S’adapter au niveau global de son équipe, voilà sans doute l’ultime défi d’un coach habitué ces dernières années à travailler dans l’ombre d’Ivan Leko au sein de noyaux pléthoriques et probablement supérieurs d’un point de vue qualitatif. Pas toujours concluante, la préparation a en tout cas laissé entrevoir les lacunes d’un groupe encore en transition et qui devra maintenant digérer l’importante masse de travail imposée par Still depuis six semaines.

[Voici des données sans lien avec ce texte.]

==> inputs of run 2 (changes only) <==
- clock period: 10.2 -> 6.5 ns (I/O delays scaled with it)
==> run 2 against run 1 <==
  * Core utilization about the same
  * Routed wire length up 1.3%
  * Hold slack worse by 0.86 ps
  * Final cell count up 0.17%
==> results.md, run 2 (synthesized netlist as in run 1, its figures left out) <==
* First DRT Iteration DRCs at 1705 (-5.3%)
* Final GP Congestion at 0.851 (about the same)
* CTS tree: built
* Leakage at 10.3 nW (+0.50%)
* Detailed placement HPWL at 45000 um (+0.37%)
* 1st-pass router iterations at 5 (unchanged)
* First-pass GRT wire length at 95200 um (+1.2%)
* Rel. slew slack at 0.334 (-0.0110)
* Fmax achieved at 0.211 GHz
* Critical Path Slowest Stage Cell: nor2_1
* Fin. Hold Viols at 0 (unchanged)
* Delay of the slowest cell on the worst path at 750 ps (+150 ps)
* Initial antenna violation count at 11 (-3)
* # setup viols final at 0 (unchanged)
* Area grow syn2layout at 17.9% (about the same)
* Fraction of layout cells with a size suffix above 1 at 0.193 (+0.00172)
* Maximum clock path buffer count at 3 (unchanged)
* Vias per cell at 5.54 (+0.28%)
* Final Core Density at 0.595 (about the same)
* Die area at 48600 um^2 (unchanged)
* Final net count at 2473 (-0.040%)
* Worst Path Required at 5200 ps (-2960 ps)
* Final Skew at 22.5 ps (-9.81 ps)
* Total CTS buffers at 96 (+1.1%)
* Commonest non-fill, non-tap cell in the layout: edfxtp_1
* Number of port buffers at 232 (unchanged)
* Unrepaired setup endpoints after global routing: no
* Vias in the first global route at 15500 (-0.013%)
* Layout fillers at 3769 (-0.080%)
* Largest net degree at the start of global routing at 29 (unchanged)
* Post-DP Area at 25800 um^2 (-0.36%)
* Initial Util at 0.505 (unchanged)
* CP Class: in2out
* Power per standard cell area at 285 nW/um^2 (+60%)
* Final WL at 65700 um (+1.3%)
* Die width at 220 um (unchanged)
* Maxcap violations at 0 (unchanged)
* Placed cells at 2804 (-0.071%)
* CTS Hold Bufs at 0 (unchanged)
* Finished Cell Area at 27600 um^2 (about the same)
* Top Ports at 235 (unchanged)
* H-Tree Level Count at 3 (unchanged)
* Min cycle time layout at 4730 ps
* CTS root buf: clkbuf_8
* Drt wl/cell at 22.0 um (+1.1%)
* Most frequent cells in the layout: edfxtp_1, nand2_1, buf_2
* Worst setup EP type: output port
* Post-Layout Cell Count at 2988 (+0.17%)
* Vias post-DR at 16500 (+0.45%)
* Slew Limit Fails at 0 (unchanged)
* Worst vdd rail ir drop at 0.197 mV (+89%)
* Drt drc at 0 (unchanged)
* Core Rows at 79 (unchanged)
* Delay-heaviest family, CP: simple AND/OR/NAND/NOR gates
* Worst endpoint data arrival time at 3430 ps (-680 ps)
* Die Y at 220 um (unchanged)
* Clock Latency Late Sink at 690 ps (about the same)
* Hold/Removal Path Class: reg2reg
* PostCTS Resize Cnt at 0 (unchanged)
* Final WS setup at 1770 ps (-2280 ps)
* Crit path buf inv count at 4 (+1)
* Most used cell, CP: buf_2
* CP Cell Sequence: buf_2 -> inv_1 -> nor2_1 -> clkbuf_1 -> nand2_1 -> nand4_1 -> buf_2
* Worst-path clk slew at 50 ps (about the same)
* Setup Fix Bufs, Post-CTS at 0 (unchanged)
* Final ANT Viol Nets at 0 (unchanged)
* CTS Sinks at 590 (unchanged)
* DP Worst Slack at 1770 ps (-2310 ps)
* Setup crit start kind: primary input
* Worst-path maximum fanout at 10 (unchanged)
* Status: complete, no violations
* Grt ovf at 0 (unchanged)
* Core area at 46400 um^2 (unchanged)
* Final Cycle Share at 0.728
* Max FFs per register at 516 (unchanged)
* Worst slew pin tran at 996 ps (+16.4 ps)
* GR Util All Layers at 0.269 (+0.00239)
<file path="config.mk">
export PLATFORM = sky130hd
export DESIGN_NAME = rx_fifo_loader
export DESIGN_NICKNAME = d
export VERILOG_FILES = /design/src/rtl/rx_mem_pkg.sv /design/src/rtl/rx_fifo_loader.sv
export SDC_FILE = /design/constraint.sdc
export NUM_CORES = 1
export LEC_CHECK = 0
export BUFFER_PORTS_ARGS = -buffer_cell sky130_fd_sc_hd__buf_2
export CAP_MARGIN = 20
export CORE_AREA = 2 2 65 67
export CTS_BUF_LIST = sky130_fd_sc_hd__clkbuf_8 sky130_fd_sc_hd__clkbuf_16
export CTS_CLUSTER_DIAMETER = 150
export DETAILED_ROUTE_END_ITERATION = 8
export DIE_AREA = 0 0 67 69
export GPL_TIMING_DRIVEN = 0
export HOLD_SLACK_MARGIN = 0.02
export PLACE_DENSITY = 0.83
export SLEW_MARGIN = 25
export SYNTH_ARGS = -nofsm -noshare
export SYNTH_HDL_FRONTEND = slang
export SYNTH_SLANG_ARGS = --single-unit
export TNS_END_PERCENT = 50
</file>
<file path="constraint.sdc">
create_clock -name i_clk -period 1.5 [get_ports i_clk]
set_clock_uncertainty 0.05 [all_clocks]
set_input_delay 0.225 -clock i_clk [delete_from_list [all_inputs] [get_ports i_clk]]
set_output_delay 0.225 -clock i_clk [all_outputs]
set_load 0.02 [all_outputs]
</file>
### config.mk
export PLATFORM = sky130hd
export DESIGN_NAME = rx_buffer_ctrl_flat
export DESIGN_NICKNAME = d
export VERILOG_FILES = /design/src/rtl/rx_mem_pkg.sv /design/src/rtl/rx_access_pkg.sv /design/src/rtl/rx_read_if.sv /design/src/rtl/rx_buffer_ctrl.sv /design/src/flat_wrapper.sv
export SDC_FILE = /design/constraint.sdc
export NUM_CORES = 1
export LEC_CHECK = 0
export ABC_AREA = 1
export ABC_CLOCK_PERIOD_IN_PS = 1000
export BUFFER_PORTS_ARGS = -buffer_cell sky130_fd_sc_hd__buf_4
export CAP_MARGIN = 20
export CORE_AREA = 10 10 47 49
export DETAILED_ROUTE_END_ITERATION = 8
export DIE_AREA = 0 0 57 59
export PLACE_DENSITY = 0.6
export SLEW_MARGIN = 40
export SYNTH_ARGS = -nofsm -noshare
export SYNTH_HDL_FRONTEND = slang
export SYNTH_SLANG_ARGS = --single-unit
### constraint.sdc
create_clock -name i_clk -period 1 [get_ports i_clk]
set_input_delay 0 -clock i_clk [delete_from_list [all_inputs] [get_ports i_clk]]
set_output_delay 0 -clock i_clk [all_outputs]
set_load 0.02 [all_outputs]
### src/rtl/rx_mem_pkg.sv
package rx_mem_pkg;

  // --------------------------------------------------
  // Buffer geometry
  // --------------------------------------------------

  // Word address width, 1024 words of packet storage
  localparam int RAM_ADDR_WIDTH = 10;
  localparam int RAM_DEPTH      = 1 << RAM_ADDR_WIDTH;

  localparam int RAM_WORD_BITS  = 64;
  localparam int WORD_BYTES     = RAM_WORD_BITS / 8;

  typedef logic [RAM_ADDR_WIDTH-1:0] ram_addr_t;

  // --------------------------------------------------
  // Buffer word
  // --------------------------------------------------

  // Byte index 7 is the top byte, so big-endian byte n
  // lives at bytes[7 - n]
  typedef union packed {
    logic [RAM_WORD_BITS-1:0]   word;
    logic [WORD_BYTES-1:0][7:0] bytes;
  } ram_word_t;

endpackage

### src/rtl/rx_access_pkg.sv
package rx_access_pkg;

  // --------------------------------------------------
  // Access port address layout
  // --------------------------------------------------

  // Byte address is the word address followed by a byte offset
  localparam int BYTE_OFF_WIDTH    = 3;
  localparam int ACCESS_ADDR_WIDTH = rx_mem_pkg::RAM_ADDR_WIDTH + BYTE_OFF_WIDTH;

  typedef logic [BYTE_OFF_WIDTH-1:0] byte_off_t;

  // Read size codes, 4 to 7 are not accepted
  typedef enum logic [2:0] {
    SIZE_8  = 3'd0,
    SIZE_16 = 3'd1,
    SIZE_32 = 3'd2,
    SIZE_64 = 3'd3
  } access_size_e;

  // --------------------------------------------------
  // Controller states
  // --------------------------------------------------

  typedef enum logic [2:0] {
    IDLE            = 3'd0,
    LOAD            = 3'd1,
    READ_WAIT       = 3'd2,
    READ_LAST       = 3'd3,
    READ_FIRST_WAIT = 3'd4,
    READ_FIRST      = 3'd5,
    READ_SECOND     = 3'd6
  } ctrl_state_e;

endpackage

### src/rtl/rx_read_if.sv
`timescale 1ns/1ps

// Read sequencing between the controller and the extractor
interface rx_read_if;

  logic accept;
  logic next_word;
  logic capture_first;
  logic finish;
  // Request spans two RAM words, from the live request inputs
  logic two_words;

  modport ctrl (
    output accept,
    output next_word,
    output capture_first,
    output finish,
    input  two_words
  );

  modport extract (
    input  accept,
    input  next_word,
    input  capture_first,
    input  finish,
    output two_words
  );

endinterface

### src/rtl/rx_buffer_ctrl.sv
`timescale 1ns/1ps

module rx_buffer_ctrl (
  input  logic                        i_clk,
  input  logic                        i_areset,
  input  logic                        i_packet_available,
  input  logic                        i_fifo_empty,
  input  logic                        i_rd_en,
  input  rx_access_pkg::access_size_e i_wordsize,
  input  logic                        i_load_done,
  output logic                        o_load_start,
  output logic                        o_wait,
  output logic                        o_rd_dv,
  rx_read_if.ctrl                     rd
);

  import rx_access_pkg::*;

  ctrl_state_e state_q;
  ctrl_state_e state_d;
  logic        wait_q;
  logic        rd_dv_q;
  logic        load_req;
  logic        accept;
  logic        finish;

  // --------------------------------------------------
  // Arbitration, a load wins over a read
  // --------------------------------------------------

  assign load_req = (state_q == IDLE) && i_packet_available && !i_fifo_empty;
  assign accept   = (state_q == IDLE) && !load_req && !wait_q && i_rd_en &&
                    (i_wordsize <= SIZE_64);
  assign finish   = (state_q == READ_LAST) || (state_q == READ_SECOND);

  assign o_load_start     = load_req;
  assign rd.accept        = accept;
  assign rd.next_word     = (state_q == READ_FIRST_WAIT);
  assign rd.capture_first = (state_q == READ_FIRST);
  assign rd.finish        = finish;

  assign o_wait  = wait_q;
  assign o_rd_dv = rd_dv_q;

  always_comb begin
    state_d = state_q;
    case (state_q)
      IDLE: begin
        if (load_req) begin
          state_d = LOAD;
        end else if (accept) begin
          // Spanning reads need one more RAM word
          state_d = rd.two_words ? READ_FIRST_WAIT : READ_WAIT;
        end
      end
      LOAD:            state_d = i_load_done ? IDLE : LOAD;
      READ_WAIT:       state_d = READ_LAST;
      READ_FIRST_WAIT: state_d = READ_FIRST;
      READ_FIRST:      state_d = READ_SECOND;
      default:         state_d = IDLE;
    endcase
  end

  // --------------------------------------------------
  // State and access port flags
  // --------------------------------------------------

  always_ff @(posedge i_clk or posedge i_areset) begin
    if (i_areset) begin
      state_q <= IDLE;
      wait_q  <= 1'b0;
      rd_dv_q <= 1'b0;
    end else begin
      state_q <= state_d;
      rd_dv_q <= finish;
      if (accept) begin
        wait_q <= 1'b1;
      end else if (finish) begin
        wait_q <= 1'b0;
      end
    end
  end

endmodule

### src/flat_wrapper.sv
// flat-port wrapper written by rule: the top's interface ports become plain ports
module rx_buffer_ctrl_flat import rx_access_pkg::*;
  (i_clk, i_areset, i_packet_available, i_fifo_empty, i_rd_en, i_wordsize, i_load_done, o_load_start, o_wait, o_rd_dv, rd_accept, rd_next_word, rd_capture_first, rd_finish, rd_two_words);
  rx_read_if rd_i ();
  input  logic i_clk;
  input  logic i_areset;
  input  logic i_packet_available;
  input  logic i_fifo_empty;
  input  logic i_rd_en;
  input  rx_access_pkg::access_size_e i_wordsize;
  input  logic i_load_done;
  output logic o_load_start;
  output logic o_wait;
  output logic o_rd_dv;
  output wire logic [$bits(rd_i.accept)-1:0] rd_accept;
  output wire logic [$bits(rd_i.next_word)-1:0] rd_next_word;
  output wire logic [$bits(rd_i.capture_first)-1:0] rd_capture_first;
  output wire logic [$bits(rd_i.finish)-1:0] rd_finish;
  input wire logic [$bits(rd_i.two_words)-1:0] rd_two_words;
  assign rd_accept = rd_i.accept;
  assign rd_next_word = rd_i.next_word;
  assign rd_capture_first = rd_i.capture_first;
  assign rd_finish = rd_i.finish;
  assign rd_i.two_words = rd_two_words;
  rx_buffer_ctrl u_core (.i_clk(i_clk), .i_areset(i_areset), .i_packet_available(i_packet_available), .i_fifo_empty(i_fifo_empty), .i_rd_en(i_rd_en), .i_wordsize(i_wordsize), .i_load_done(i_load_done), .o_load_start(o_load_start), .o_wait(o_wait), .o_rd_dv(o_rd_dv), .rd(rd_i));
endmodule
<file path="config.mk">
export PLATFORM = sky130hd
export DESIGN_NAME = rx_read_extract_flat
export DESIGN_NICKNAME = d
export VERILOG_FILES = /design/src/rtl/rx_mem_pkg.sv /design/src/rtl/rx_access_pkg.sv /design/src/rtl/rx_read_if.sv /design/src/rtl/rx_read_extract.sv /design/src/flat_wrapper.sv
export SDC_FILE = /design/constraint.sdc
export NUM_CORES = 1
export LEC_CHECK = 0
export BUFFER_PORTS_ARGS = -buffer_cell sky130_fd_sc_hd__buf_4
export CAP_MARGIN = 30
export CORE_UTILIZATION = 31
export DETAILED_ROUTE_END_ITERATION = 12
export PLACE_DENSITY = 0.45
export SLEW_MARGIN = 10
export SYNTH_ARGS = -nofsm -noshare
export SYNTH_HDL_FRONTEND = slang
export SYNTH_SLANG_ARGS = --single-unit
export TNS_END_PERCENT = 5
</file>
<file path="constraint.sdc">
create_clock -name i_clk -period 17.1 [get_ports i_clk]
set_input_delay 2.565 -clock i_clk [delete_from_list [all_inputs] [get_ports i_clk]]
set_output_delay 2.565 -clock i_clk [all_outputs]
set_load 0.1 [all_outputs]
</file>
<file path="src/rtl/rx_mem_pkg.sv">
package rx_mem_pkg;

  // --------------------------------------------------
  // Buffer geometry
  // --------------------------------------------------

  // Word address width, 1024 words of packet storage
  localparam int RAM_ADDR_WIDTH = 10;
  localparam int RAM_DEPTH      = 1 << RAM_ADDR_WIDTH;

  localparam int RAM_WORD_BITS  = 64;
  localparam int WORD_BYTES     = RAM_WORD_BITS / 8;

  typedef logic [RAM_ADDR_WIDTH-1:0] ram_addr_t;

  // --------------------------------------------------
  // Buffer word
  // --------------------------------------------------

  // Byte index 7 is the top byte, so big-endian byte n
  // lives at bytes[7 - n]
  typedef union packed {
    logic [RAM_WORD_BITS-1:0]   word;
    logic [WORD_BYTES-1:0][7:0] bytes;
  } ram_word_t;

endpackage

</file>
<file path="src/rtl/rx_access_pkg.sv">
package rx_access_pkg;

  // --------------------------------------------------
  // Access port address layout
  // --------------------------------------------------

  // Byte address is the word address followed by a byte offset
  localparam int BYTE_OFF_WIDTH    = 3;
  localparam int ACCESS_ADDR_WIDTH = rx_mem_pkg::RAM_ADDR_WIDTH + BYTE_OFF_WIDTH;

  typedef logic [BYTE_OFF_WIDTH-1:0] byte_off_t;

  // Read size codes, 4 to 7 are not accepted
  typedef enum logic [2:0] {
    SIZE_8  = 3'd0,
    SIZE_16 = 3'd1,
    SIZE_32 = 3'd2,
    SIZE_64 = 3'd3
  } access_size_e;

  // --------------------------------------------------
  // Controller states
  // --------------------------------------------------

  typedef enum logic [2:0] {
    IDLE            = 3'd0,
    LOAD            = 3'd1,
    READ_WAIT       = 3'd2,
    READ_LAST       = 3'd3,
    READ_FIRST_WAIT = 3'd4,
    READ_FIRST      = 3'd5,
    READ_SECOND     = 3'd6
  } ctrl_state_e;

endpackage

</file>
<file path="src/rtl/rx_read_if.sv">
`timescale 1ns/1ps

// Read sequencing between the controller and the extractor
interface rx_read_if;

  logic accept;
  logic next_word;
  logic capture_first;
  logic finish;
  // Request spans two RAM words, from the live request inputs
  logic two_words;

  modport ctrl (
    output accept,
    output next_word,
    output capture_first,
    output finish,
    input  two_words
  );

  modport extract (
    input  accept,
    input  next_word,
    input  capture_first,
    input  finish,
    output two_words
  );

endinterface

</file>
<file path="src/rtl/rx_read_extract.sv">
`timescale 1ns/1ps

module rx_read_extract (
  input  logic                                        i_clk,
  input  logic                                        i_areset,
  input  logic [rx_access_pkg::ACCESS_ADDR_WIDTH-1:0] i_addr,
  input  rx_access_pkg::access_size_e                 i_wordsize,
  output rx_mem_pkg::ram_addr_t                       o_rd_addr,
  input  rx_mem_pkg::ram_word_t                       i_rd_data,
  output logic [rx_mem_pkg::RAM_WORD_BITS-1:0]        o_rd_data,
  rx_read_if.extract                                  rd
);

  import rx_mem_pkg::*;
  import rx_access_pkg::*;

  ram_addr_t                rd_addr_q;
  logic                     two_q;
  byte_off_t                off_q;
  access_size_e             size_q;
  ram_word_t                first_q;
  logic [4:0]               span_end;
  logic [3:0]               n_bytes;
  logic [RAM_WORD_BITS-1:0] result;

  // Spans two words when offset plus size runs past byte 8
  assign span_end     = 5'(i_addr[BYTE_OFF_WIDTH-1:0]) + 5'(4'd1 << i_wordsize);
  assign rd.two_words = (span_end > 5'd8);

  assign o_rd_addr = rd_addr_q;
  assign n_bytes   = 4'd1 << size_q;

  always_ff @(posedge i_clk or posedge i_areset) begin
    if (i_areset) begin
      rd_addr_q <= '0;
      two_q     <= 1'b0;
    end else if (rd.accept) begin
      rd_addr_q <= i_addr[ACCESS_ADDR_WIDTH-1:BYTE_OFF_WIDTH];
      two_q     <= rd.two_words;
    end else if (rd.next_word) begin
      rd_addr_q <= rd_addr_q + ram_addr_t'(1);
    end
  end

  // --------------------------------------------------
  // Byte selection
  // --------------------------------------------------

  // Bytes 0..7 of the stream come from the first word, 8..15 from
  // the second; single-word reads only touch the first half
  always_comb begin
    ram_word_t  hi_word;
    logic [3:0] pos;
    int         slot;
    hi_word = two_q ? first_q : i_rd_data;
    result  = '0;
    for (int i = 0; i < WORD_BYTES; i++) begin
      pos  = 4'(off_q) + 4'(i);
      slot = int'(n_bytes) - 1 - i;
      if (slot >= 0) begin
        if (pos[3]) begin
          result[8*slot +: 8] = i_rd_data.bytes[3'd7 - pos[2:0]];
        end else begin
          result[8*slot +: 8] = hi_word.bytes[3'd7 - pos[2:0]];
        end
      end
    end
  end

  // Request details and result
  always_ff @(posedge i_clk) begin
    if (rd.accept) begin
      off_q  <= i_addr[BYTE_OFF_WIDTH-1:0];
      size_q <= i_wordsize;
    end
    if (rd.capture_first) begin
      first_q <= i_rd_data;
    end
    if (rd.finish) begin
      o_rd_data <= result;
    end
  end

endmodule

</file>
<file path="src/flat_wrapper.sv">
// flat-port wrapper written by rule: the top's interface ports become plain ports
module rx_read_extract_flat import rx_mem_pkg::*; import rx_access_pkg::*;
  (i_clk, i_areset, i_addr, i_wordsize, o_rd_addr, i_rd_data, o_rd_data, rd_accept, rd_next_word, rd_capture_first, rd_finish, rd_two_words);
  rx_read_if rd_i ();
  input  logic i_clk;
  input  logic i_areset;
  input  logic [rx_access_pkg::ACCESS_ADDR_WIDTH-1:0] i_addr;
  input  rx_access_pkg::access_size_e i_wordsize;
  output rx_mem_pkg::ram_addr_t o_rd_addr;
  input  rx_mem_pkg::ram_word_t i_rd_data;
  output logic [rx_mem_pkg::RAM_WORD_BITS-1:0] o_rd_data;
  input wire logic [$bits(rd_i.accept)-1:0] rd_accept;
  input wire logic [$bits(rd_i.next_word)-1:0] rd_next_word;
  input wire logic [$bits(rd_i.capture_first)-1:0] rd_capture_first;
  input wire logic [$bits(rd_i.finish)-1:0] rd_finish;
  output wire logic [$bits(rd_i.two_words)-1:0] rd_two_words;
  assign rd_i.accept = rd_accept;
  assign rd_i.next_word = rd_next_word;
  assign rd_i.capture_first = rd_capture_first;
  assign rd_i.finish = rd_finish;
  assign rd_two_words = rd_i.two_words;
  rx_read_extract u_core (.i_clk(i_clk), .i_areset(i_areset), .i_addr(i_addr), .i_wordsize(i_wordsize), .o_rd_addr(o_rd_addr), .i_rd_data(i_rd_data), .o_rd_data(o_rd_data), .rd(rd_i));
endmodule
</file>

De quoi peut-être faire peur aux supporters carolos, mais pas à la propriétaire du lieu de villégiature zébré. « Les équipes qui viennent ici font normalement une bonne saison dans la foulée », rigole celle qui avait seize ans en 1996 lorsque ses parents ont pour la première fois accueilli une équipe étrangère en préparation. « Le Barça de Bobby Robson! Je m’en souviens très bien. Il y avait Luis Enrique et Gheorghe Popescu notamment. Pour moi, les voir en vrai, c’était énorme, c’était mes héros du Mondial 1994! » Moins connu du grand public à l’époque, un certain Ronaldo foule cet été-là aussi les pelouses du V.V Veluwse Boys, avant de devenir, moins d’un an plus tard, l’homme du doublé Coupe du Roi-Coupe des vainqueurs de Coupes réalisé par le FC Barcelone. « Je souhaite la même réussite au coach de Charleroi qu’à Bobby Robson », achève notre interlocutrice. Et à Chris Bédia la trajectoire de Ronaldo, qui sait?